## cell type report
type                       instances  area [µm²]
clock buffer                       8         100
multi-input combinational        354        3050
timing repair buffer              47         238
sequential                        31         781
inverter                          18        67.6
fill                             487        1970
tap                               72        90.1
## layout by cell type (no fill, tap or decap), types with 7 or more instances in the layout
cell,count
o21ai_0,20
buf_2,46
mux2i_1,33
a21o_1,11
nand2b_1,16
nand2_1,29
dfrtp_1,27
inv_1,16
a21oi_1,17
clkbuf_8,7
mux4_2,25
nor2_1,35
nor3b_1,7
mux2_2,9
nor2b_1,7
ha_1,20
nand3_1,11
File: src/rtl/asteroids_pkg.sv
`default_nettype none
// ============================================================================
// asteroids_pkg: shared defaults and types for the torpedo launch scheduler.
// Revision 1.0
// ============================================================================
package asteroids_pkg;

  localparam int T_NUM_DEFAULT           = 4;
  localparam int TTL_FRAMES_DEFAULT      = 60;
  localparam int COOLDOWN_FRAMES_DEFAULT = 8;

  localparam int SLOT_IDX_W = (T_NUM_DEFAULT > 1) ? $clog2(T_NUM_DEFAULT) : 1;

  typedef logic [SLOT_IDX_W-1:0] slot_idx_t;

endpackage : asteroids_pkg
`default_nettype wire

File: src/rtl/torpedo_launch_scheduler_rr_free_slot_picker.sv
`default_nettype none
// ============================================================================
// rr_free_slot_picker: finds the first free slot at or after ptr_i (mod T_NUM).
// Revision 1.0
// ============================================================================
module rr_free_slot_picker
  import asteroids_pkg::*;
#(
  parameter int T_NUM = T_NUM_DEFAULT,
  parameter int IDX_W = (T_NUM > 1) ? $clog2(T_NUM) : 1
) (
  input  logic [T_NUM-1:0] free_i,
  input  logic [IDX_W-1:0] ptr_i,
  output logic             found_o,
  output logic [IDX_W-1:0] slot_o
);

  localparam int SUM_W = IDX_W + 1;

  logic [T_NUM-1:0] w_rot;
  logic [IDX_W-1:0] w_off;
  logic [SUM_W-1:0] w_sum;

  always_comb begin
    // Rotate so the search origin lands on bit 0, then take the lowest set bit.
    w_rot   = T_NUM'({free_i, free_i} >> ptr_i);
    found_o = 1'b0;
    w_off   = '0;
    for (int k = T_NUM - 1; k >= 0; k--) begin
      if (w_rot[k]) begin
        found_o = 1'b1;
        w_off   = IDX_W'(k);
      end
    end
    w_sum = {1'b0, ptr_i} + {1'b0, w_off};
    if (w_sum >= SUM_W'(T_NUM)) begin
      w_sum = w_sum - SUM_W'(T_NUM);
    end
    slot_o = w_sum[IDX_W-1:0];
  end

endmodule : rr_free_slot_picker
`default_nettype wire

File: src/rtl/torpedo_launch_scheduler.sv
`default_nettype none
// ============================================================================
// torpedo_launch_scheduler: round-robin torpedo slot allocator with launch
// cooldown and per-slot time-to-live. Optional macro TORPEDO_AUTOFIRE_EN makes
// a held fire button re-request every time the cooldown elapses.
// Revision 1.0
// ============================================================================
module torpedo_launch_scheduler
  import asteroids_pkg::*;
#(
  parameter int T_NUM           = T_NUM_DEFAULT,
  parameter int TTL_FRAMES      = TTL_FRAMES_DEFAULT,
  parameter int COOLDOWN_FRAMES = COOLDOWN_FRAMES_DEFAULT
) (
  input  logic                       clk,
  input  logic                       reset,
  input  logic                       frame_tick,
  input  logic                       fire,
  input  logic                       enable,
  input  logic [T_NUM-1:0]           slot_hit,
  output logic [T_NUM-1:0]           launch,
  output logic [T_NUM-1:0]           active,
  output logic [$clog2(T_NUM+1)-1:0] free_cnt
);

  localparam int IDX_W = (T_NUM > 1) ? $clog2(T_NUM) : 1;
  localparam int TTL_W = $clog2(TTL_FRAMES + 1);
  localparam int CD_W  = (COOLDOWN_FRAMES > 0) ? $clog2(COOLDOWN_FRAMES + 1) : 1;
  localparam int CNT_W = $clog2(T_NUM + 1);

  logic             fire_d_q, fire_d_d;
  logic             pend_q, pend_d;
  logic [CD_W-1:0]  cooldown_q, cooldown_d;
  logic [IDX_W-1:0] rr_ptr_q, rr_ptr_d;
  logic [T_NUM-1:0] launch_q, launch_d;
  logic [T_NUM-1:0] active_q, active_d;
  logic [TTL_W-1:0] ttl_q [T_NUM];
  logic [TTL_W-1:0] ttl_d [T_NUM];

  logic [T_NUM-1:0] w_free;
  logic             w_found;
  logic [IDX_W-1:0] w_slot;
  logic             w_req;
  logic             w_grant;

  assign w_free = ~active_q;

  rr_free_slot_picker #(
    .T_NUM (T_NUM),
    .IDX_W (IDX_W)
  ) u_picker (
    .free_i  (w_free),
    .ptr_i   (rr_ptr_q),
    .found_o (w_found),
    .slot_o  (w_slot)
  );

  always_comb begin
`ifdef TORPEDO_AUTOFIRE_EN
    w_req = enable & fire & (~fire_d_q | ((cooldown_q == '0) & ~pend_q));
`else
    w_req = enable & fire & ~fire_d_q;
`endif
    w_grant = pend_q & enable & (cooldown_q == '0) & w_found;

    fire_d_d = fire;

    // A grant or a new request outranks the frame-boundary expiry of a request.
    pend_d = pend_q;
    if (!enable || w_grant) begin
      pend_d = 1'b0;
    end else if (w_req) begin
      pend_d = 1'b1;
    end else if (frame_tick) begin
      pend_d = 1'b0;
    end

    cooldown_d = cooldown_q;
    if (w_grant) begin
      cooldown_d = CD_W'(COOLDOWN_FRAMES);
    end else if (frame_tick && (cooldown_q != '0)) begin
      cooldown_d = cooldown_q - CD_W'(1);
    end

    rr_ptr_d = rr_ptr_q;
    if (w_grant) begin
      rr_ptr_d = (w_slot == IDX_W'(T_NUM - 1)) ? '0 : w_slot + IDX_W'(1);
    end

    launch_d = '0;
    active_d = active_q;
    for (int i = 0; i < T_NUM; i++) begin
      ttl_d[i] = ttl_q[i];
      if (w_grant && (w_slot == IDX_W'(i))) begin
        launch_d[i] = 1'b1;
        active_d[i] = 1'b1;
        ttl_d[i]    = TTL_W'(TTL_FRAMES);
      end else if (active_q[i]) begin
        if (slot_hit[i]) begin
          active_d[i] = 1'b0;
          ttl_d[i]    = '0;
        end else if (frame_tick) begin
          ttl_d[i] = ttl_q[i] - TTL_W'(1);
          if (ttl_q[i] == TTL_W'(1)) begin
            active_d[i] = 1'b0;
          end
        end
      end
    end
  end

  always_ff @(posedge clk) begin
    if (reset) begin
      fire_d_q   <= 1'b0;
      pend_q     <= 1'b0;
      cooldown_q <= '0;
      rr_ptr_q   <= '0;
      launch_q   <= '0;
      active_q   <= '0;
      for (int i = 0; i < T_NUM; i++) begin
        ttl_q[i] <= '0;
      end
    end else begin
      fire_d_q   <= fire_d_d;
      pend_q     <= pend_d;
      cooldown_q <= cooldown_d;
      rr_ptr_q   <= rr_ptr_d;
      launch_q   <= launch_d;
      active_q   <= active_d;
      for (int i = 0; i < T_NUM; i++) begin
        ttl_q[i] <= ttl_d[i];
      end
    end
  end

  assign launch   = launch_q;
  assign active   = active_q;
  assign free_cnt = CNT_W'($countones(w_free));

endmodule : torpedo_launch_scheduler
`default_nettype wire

---

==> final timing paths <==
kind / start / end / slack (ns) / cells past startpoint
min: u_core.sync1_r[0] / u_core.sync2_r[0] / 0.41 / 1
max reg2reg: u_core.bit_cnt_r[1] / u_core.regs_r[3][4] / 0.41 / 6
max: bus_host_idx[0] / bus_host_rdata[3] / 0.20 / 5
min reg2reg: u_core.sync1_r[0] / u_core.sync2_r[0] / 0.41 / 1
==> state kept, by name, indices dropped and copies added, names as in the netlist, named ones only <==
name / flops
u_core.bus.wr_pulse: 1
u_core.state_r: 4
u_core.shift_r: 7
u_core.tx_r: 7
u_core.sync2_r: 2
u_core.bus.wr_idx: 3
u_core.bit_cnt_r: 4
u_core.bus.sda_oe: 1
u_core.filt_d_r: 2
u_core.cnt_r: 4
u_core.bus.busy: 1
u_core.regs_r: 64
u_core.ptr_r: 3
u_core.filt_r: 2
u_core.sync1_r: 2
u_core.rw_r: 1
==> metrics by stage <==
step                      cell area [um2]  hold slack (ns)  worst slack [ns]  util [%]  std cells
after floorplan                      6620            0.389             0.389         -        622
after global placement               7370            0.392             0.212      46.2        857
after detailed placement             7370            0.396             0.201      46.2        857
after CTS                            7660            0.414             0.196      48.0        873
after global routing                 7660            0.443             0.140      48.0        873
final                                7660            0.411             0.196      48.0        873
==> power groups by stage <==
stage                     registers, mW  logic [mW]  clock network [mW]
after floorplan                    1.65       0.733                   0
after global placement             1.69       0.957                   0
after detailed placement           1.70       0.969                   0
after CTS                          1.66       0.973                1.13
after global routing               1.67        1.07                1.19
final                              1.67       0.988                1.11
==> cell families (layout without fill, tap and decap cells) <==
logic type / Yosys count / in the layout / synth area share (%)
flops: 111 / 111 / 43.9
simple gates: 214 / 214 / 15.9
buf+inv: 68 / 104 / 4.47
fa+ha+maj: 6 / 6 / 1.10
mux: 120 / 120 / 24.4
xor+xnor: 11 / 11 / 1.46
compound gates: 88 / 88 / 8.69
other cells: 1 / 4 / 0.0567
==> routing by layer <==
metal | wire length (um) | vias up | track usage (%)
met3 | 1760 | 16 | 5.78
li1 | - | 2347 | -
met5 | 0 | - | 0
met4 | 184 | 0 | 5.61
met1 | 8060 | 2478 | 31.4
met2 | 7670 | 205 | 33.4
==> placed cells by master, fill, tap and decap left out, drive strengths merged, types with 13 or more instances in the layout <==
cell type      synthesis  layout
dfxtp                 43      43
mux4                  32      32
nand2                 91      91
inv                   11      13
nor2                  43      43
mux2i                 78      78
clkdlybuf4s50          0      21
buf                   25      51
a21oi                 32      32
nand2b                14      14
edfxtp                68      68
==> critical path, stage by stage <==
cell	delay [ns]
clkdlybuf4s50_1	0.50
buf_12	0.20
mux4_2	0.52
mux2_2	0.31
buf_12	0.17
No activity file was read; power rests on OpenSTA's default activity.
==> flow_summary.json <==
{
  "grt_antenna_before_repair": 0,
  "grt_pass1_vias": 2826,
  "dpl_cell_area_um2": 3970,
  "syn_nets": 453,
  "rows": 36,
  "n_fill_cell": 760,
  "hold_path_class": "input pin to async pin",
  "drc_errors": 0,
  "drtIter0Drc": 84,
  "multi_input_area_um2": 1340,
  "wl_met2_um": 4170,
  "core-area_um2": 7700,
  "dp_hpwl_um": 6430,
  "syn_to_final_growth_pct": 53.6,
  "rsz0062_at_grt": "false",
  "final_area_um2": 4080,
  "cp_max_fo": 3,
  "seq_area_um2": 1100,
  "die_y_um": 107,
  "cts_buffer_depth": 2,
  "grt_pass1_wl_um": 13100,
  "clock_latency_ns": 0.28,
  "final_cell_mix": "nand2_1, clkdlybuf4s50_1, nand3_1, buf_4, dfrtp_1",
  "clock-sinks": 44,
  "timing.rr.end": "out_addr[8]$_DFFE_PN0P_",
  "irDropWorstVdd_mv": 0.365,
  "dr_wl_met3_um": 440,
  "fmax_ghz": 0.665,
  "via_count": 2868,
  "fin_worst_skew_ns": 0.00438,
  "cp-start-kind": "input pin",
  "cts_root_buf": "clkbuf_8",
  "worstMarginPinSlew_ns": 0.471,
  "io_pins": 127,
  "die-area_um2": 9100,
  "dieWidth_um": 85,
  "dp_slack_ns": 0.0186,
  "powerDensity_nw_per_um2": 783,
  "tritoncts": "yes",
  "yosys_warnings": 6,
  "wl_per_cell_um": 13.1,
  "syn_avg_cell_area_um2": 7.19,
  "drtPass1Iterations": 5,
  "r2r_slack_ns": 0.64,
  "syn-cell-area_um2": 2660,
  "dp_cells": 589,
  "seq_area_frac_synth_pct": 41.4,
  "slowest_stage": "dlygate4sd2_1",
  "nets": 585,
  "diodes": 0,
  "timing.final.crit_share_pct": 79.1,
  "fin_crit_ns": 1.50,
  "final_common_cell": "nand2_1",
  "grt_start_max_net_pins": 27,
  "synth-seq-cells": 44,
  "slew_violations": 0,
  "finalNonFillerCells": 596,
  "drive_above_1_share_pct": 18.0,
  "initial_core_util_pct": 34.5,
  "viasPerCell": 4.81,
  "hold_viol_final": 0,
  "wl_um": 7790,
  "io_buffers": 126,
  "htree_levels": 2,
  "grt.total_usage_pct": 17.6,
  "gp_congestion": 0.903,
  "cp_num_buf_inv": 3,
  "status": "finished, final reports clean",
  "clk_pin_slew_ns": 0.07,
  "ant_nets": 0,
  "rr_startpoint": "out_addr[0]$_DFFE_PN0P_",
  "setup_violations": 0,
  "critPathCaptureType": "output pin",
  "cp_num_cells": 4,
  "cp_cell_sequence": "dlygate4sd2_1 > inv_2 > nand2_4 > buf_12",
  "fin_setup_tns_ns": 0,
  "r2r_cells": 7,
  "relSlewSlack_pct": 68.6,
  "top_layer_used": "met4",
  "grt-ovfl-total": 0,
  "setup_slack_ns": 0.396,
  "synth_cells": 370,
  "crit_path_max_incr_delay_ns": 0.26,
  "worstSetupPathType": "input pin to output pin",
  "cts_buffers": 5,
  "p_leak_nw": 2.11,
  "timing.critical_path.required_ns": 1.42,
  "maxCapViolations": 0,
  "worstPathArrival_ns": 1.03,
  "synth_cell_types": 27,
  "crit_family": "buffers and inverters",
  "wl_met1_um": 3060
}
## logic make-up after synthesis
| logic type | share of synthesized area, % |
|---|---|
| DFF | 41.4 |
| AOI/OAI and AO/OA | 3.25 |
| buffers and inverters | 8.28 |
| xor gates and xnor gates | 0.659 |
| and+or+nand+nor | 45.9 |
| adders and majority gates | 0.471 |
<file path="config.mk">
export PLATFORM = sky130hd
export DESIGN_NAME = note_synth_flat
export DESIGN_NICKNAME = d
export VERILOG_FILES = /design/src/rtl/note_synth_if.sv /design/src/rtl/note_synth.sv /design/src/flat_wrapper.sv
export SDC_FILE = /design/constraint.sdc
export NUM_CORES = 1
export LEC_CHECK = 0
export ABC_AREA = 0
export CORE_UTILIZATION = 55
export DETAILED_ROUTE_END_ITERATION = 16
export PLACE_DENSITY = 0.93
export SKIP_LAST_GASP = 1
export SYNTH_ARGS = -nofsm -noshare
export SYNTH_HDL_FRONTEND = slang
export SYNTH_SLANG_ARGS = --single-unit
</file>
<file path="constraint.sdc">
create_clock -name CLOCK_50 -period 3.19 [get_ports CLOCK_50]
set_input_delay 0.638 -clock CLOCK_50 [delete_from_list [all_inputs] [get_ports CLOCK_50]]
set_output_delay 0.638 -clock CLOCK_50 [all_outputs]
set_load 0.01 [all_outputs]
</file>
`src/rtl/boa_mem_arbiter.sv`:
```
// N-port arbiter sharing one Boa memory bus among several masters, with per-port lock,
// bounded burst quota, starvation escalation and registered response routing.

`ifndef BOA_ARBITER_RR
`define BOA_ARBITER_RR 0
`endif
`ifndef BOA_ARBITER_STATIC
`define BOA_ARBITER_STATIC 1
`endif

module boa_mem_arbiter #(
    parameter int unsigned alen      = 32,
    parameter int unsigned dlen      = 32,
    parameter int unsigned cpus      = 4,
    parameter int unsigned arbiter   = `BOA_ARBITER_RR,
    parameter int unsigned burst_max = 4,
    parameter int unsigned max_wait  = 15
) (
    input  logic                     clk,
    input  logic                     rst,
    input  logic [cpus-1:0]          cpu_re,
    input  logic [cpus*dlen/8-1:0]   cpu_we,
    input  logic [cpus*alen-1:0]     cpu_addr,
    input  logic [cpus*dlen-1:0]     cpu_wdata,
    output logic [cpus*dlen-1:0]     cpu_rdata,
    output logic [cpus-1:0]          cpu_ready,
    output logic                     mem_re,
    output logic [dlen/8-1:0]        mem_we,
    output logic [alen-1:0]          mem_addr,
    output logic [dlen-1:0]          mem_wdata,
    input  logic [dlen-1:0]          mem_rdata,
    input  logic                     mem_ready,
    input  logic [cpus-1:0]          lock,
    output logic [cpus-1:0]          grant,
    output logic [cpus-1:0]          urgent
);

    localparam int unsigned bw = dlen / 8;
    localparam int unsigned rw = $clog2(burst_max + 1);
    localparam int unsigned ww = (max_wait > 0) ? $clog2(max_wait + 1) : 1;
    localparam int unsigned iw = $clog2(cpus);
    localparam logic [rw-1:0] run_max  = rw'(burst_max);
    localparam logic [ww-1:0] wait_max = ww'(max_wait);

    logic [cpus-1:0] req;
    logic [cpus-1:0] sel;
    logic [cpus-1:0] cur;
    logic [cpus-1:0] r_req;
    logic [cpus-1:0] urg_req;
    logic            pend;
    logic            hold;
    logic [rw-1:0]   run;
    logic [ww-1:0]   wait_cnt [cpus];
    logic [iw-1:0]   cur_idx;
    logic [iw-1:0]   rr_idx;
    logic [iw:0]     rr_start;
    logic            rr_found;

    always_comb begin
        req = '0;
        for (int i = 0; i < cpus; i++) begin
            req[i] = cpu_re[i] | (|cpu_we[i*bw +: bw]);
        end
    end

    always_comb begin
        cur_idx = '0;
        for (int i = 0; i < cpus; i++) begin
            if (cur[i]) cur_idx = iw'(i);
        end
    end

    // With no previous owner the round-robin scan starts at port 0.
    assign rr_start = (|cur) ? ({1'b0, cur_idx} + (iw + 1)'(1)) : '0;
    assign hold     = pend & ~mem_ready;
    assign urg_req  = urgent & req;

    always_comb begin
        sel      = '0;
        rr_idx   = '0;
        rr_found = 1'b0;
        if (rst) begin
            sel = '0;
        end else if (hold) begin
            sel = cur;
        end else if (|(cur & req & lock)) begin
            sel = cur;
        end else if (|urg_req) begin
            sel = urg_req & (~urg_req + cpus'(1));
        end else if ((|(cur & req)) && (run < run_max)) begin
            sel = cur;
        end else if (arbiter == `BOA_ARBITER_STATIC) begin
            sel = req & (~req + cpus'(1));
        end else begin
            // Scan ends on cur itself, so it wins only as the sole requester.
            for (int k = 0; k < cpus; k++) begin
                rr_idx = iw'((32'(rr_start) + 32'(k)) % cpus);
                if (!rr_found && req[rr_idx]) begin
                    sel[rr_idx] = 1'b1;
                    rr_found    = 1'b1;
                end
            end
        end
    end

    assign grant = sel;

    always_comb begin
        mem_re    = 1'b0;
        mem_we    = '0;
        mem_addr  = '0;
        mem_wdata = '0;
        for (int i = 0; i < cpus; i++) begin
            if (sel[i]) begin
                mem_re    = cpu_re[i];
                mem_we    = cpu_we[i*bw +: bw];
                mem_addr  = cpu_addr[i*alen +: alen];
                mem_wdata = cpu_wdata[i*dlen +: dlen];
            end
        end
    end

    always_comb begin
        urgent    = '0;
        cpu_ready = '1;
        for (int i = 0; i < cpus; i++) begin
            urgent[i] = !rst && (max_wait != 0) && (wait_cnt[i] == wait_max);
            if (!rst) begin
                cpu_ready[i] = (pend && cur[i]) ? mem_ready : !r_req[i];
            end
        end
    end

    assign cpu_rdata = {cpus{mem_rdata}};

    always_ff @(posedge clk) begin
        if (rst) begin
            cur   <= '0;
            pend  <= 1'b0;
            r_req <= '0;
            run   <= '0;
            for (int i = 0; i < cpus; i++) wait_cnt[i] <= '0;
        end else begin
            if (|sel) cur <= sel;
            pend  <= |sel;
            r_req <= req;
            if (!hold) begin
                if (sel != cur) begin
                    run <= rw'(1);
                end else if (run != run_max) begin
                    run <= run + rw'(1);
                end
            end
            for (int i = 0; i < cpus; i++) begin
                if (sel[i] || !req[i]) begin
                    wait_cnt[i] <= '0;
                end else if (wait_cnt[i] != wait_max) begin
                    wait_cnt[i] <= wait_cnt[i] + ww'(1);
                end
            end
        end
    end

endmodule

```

TASK DESCRIPTION. In the entries above, find the line holding "final timing paths" and the line holding "name / flops", then retype exactly those two lines and every line between them, and nothing else.

REPLY TO THE EXERCISE.
==> final timing paths <==
kind / start / end / slack (ns) / cells past startpoint
min: u_core.sync1_r[0] / u_core.sync2_r[0] / 0.41 / 1
max reg2reg: u_core.bit_cnt_r[1] / u_core.regs_r[3][4] / 0.41 / 6
max: bus_host_idx[0] / bus_host_rdata[3] / 0.20 / 5
min reg2reg: u_core.sync1_r[0] / u_core.sync2_r[0] / 0.41 / 1
==> state kept, by name, indices dropped and copies added, names as in the netlist, named ones only <==
name / flops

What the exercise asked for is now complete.